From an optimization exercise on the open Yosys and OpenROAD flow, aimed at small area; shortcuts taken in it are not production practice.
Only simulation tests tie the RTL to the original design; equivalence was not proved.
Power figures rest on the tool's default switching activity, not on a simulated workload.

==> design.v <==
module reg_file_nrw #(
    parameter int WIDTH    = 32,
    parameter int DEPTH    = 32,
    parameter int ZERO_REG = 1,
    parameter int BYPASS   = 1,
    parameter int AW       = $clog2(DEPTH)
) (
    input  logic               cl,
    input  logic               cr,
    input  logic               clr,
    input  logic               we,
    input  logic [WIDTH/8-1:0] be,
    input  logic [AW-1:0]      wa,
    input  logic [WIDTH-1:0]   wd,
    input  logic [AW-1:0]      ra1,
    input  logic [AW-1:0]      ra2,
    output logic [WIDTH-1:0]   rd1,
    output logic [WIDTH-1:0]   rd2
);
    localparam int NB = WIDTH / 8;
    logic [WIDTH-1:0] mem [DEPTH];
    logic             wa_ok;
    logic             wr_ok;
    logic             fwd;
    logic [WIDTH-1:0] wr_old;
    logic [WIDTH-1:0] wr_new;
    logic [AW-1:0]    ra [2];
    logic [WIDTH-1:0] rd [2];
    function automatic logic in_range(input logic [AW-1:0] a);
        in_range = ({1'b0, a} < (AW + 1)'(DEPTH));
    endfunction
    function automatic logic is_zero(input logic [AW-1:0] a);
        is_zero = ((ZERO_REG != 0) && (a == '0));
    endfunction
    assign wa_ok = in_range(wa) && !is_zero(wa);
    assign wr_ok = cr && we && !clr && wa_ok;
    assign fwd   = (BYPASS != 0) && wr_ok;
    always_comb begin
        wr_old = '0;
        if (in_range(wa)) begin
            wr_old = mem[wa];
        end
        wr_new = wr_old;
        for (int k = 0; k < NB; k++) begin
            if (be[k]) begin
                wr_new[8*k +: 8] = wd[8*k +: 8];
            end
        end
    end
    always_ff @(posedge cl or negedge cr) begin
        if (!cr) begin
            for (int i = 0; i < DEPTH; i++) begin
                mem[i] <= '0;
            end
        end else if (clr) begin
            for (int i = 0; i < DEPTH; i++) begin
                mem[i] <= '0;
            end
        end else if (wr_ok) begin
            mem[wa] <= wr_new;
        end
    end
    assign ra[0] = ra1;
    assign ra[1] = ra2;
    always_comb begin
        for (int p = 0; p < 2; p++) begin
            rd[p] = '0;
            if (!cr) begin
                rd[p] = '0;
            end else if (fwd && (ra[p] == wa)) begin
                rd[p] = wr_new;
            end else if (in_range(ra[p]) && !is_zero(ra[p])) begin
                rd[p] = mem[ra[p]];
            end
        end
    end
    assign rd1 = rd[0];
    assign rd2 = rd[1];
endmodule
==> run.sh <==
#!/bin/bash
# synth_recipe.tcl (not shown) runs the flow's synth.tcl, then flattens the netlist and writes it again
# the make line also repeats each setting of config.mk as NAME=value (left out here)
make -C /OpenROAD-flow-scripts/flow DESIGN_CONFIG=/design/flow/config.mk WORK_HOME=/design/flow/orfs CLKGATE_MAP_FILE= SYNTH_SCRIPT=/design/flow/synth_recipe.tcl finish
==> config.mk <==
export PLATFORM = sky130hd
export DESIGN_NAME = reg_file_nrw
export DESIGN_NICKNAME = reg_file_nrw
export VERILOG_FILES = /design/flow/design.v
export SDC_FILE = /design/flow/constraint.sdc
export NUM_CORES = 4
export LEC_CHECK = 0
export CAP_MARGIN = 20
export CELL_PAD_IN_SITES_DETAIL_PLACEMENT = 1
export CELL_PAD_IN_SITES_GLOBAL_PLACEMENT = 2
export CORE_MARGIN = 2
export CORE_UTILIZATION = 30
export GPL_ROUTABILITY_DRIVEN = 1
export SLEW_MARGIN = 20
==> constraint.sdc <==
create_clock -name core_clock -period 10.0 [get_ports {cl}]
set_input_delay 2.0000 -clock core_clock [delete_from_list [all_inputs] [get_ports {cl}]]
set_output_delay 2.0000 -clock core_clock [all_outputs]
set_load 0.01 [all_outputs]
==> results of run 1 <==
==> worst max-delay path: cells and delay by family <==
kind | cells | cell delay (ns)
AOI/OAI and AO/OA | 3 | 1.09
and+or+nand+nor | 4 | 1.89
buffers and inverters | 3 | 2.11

——

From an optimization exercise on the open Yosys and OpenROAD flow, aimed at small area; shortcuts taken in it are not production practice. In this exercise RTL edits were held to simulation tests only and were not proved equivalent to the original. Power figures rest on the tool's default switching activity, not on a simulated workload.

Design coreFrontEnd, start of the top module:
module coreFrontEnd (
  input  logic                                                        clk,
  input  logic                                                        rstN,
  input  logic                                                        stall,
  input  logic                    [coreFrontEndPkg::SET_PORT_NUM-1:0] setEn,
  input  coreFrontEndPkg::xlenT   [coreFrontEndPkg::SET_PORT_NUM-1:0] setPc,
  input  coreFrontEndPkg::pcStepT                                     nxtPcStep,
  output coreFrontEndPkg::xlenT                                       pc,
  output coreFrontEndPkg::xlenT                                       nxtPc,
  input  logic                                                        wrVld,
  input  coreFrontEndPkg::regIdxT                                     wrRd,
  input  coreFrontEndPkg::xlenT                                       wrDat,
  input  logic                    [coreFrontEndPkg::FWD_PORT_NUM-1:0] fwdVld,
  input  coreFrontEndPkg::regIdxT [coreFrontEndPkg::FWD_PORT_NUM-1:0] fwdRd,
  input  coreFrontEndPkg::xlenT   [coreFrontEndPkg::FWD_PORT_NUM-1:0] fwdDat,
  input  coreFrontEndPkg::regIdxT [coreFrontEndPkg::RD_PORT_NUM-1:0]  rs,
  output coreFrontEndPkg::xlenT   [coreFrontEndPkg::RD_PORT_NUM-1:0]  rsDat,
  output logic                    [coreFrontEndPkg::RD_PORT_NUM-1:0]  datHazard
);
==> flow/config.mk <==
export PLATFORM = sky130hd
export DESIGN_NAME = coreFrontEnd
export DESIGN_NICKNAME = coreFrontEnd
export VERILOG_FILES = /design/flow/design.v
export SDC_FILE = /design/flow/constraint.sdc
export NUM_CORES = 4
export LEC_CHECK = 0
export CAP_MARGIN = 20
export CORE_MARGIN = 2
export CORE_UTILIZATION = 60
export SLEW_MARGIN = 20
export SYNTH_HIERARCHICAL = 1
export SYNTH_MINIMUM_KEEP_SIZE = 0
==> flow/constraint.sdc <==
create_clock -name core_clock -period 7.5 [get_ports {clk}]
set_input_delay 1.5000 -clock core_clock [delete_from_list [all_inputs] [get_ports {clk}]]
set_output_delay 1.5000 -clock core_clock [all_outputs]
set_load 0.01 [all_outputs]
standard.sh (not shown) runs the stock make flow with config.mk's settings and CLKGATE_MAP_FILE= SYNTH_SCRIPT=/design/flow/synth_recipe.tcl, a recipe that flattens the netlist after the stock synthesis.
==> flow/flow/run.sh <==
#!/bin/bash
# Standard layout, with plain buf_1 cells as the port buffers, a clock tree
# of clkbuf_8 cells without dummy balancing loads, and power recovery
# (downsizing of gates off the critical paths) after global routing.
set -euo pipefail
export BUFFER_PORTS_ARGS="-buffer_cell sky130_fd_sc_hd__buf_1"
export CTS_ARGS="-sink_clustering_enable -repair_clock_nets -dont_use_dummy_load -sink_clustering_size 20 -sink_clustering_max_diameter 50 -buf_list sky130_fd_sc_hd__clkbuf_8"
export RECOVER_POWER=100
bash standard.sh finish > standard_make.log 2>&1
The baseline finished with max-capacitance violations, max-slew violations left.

——

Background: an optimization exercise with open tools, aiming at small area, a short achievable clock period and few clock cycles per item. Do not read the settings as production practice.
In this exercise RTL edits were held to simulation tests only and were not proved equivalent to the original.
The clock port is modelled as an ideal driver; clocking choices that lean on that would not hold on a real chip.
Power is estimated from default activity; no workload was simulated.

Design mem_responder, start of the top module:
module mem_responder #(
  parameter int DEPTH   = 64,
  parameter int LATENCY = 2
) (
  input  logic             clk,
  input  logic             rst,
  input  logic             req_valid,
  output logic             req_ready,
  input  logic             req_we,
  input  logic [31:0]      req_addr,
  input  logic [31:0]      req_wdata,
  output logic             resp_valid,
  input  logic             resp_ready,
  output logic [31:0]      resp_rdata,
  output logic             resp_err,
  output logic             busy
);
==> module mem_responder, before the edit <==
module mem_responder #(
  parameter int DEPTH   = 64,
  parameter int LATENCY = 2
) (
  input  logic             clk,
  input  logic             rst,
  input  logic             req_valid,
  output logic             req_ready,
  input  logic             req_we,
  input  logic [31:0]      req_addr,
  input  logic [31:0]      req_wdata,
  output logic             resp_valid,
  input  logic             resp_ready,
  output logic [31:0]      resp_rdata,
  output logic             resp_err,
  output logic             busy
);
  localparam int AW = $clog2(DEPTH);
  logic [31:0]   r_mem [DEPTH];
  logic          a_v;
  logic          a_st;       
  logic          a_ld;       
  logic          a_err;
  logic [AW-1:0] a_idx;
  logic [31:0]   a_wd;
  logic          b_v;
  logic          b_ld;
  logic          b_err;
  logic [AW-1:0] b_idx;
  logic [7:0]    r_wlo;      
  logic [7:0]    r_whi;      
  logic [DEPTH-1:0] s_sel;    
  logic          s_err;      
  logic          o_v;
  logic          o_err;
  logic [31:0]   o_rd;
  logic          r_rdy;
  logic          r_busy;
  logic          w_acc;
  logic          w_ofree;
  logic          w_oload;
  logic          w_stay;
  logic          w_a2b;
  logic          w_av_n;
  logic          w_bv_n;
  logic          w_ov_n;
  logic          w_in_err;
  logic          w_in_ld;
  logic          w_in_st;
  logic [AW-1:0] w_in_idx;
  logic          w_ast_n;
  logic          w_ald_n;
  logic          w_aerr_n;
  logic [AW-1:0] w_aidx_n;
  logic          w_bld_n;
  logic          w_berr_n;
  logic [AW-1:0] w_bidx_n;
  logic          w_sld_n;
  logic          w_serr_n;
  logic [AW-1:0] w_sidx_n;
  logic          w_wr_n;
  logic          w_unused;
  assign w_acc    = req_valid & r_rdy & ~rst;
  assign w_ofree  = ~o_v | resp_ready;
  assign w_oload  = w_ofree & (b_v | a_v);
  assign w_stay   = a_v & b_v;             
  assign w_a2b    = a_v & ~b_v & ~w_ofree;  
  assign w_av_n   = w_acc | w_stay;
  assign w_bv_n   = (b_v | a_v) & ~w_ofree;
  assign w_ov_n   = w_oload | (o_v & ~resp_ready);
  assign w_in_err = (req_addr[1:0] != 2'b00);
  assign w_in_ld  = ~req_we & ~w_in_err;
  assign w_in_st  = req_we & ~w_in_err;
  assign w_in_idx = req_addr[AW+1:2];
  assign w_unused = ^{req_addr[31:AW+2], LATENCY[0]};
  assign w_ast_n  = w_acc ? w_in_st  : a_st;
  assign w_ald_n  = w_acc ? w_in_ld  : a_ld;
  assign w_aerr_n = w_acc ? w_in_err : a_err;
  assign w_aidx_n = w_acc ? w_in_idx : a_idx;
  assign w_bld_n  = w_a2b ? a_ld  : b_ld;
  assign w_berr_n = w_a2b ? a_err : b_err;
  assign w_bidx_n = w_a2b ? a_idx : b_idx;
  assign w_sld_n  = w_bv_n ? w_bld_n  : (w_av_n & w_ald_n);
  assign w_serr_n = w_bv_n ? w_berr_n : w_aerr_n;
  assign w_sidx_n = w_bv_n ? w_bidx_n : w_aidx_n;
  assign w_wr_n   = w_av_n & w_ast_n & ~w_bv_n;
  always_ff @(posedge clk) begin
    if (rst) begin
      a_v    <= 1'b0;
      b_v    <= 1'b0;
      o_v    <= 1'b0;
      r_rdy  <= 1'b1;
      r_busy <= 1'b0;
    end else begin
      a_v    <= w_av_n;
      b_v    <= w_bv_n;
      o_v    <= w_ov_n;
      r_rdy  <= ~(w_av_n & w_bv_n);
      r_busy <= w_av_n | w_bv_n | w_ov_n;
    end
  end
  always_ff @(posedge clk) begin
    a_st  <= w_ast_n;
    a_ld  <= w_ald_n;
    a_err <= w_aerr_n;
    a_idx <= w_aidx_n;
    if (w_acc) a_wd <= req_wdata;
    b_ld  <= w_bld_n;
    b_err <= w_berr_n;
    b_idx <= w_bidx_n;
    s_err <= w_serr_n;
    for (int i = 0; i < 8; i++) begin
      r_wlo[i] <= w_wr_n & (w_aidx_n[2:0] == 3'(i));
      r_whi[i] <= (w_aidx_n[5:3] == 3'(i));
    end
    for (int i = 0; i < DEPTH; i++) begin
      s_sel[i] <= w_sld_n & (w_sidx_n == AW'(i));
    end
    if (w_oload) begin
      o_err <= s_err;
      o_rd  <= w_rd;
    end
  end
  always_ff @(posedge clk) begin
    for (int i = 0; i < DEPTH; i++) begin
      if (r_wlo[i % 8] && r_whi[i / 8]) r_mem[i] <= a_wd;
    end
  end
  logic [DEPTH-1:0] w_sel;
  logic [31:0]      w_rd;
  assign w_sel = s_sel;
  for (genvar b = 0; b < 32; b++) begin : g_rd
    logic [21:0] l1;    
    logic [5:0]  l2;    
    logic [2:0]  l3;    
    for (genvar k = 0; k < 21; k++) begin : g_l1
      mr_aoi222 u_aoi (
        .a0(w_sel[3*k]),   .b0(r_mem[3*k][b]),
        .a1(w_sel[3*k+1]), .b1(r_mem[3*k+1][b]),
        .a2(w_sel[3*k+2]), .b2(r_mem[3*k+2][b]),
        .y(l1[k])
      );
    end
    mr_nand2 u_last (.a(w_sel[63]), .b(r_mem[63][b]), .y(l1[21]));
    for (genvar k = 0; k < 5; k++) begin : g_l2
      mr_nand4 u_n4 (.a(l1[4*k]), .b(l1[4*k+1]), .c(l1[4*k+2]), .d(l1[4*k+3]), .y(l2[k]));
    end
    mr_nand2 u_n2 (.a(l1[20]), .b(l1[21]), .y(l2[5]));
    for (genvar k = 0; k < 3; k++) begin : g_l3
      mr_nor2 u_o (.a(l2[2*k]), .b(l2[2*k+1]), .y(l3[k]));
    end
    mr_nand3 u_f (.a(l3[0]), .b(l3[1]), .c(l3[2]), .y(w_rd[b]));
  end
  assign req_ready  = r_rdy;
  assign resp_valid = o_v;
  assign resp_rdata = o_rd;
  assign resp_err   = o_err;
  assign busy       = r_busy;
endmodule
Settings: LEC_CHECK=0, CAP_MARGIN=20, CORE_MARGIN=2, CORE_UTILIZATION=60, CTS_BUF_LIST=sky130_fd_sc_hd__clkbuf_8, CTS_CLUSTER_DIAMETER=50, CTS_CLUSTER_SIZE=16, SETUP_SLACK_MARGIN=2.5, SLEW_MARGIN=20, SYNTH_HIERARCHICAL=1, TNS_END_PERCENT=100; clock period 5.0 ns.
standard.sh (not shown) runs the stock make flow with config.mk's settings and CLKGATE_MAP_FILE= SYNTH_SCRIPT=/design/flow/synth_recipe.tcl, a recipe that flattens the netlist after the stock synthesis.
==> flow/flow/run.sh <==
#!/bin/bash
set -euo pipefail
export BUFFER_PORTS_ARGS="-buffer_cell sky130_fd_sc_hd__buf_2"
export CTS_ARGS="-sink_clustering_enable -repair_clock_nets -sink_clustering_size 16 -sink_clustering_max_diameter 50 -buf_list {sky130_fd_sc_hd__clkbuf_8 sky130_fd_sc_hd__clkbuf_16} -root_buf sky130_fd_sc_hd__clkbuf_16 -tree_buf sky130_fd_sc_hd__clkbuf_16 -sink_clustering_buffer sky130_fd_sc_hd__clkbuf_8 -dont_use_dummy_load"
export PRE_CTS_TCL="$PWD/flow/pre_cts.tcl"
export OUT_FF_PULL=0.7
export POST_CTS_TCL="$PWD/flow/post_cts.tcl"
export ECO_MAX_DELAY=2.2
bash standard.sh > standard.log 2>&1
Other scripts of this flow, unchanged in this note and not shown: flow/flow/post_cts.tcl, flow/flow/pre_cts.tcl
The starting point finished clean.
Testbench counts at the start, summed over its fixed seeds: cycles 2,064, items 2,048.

——

* **Your assignment**
For every line above that has "buffers" in it, copy the line.

* **Exercise output**
buffers and inverters | 3 | 2.11
# Standard layout, with plain buf_1 cells as the port buffers, a clock tree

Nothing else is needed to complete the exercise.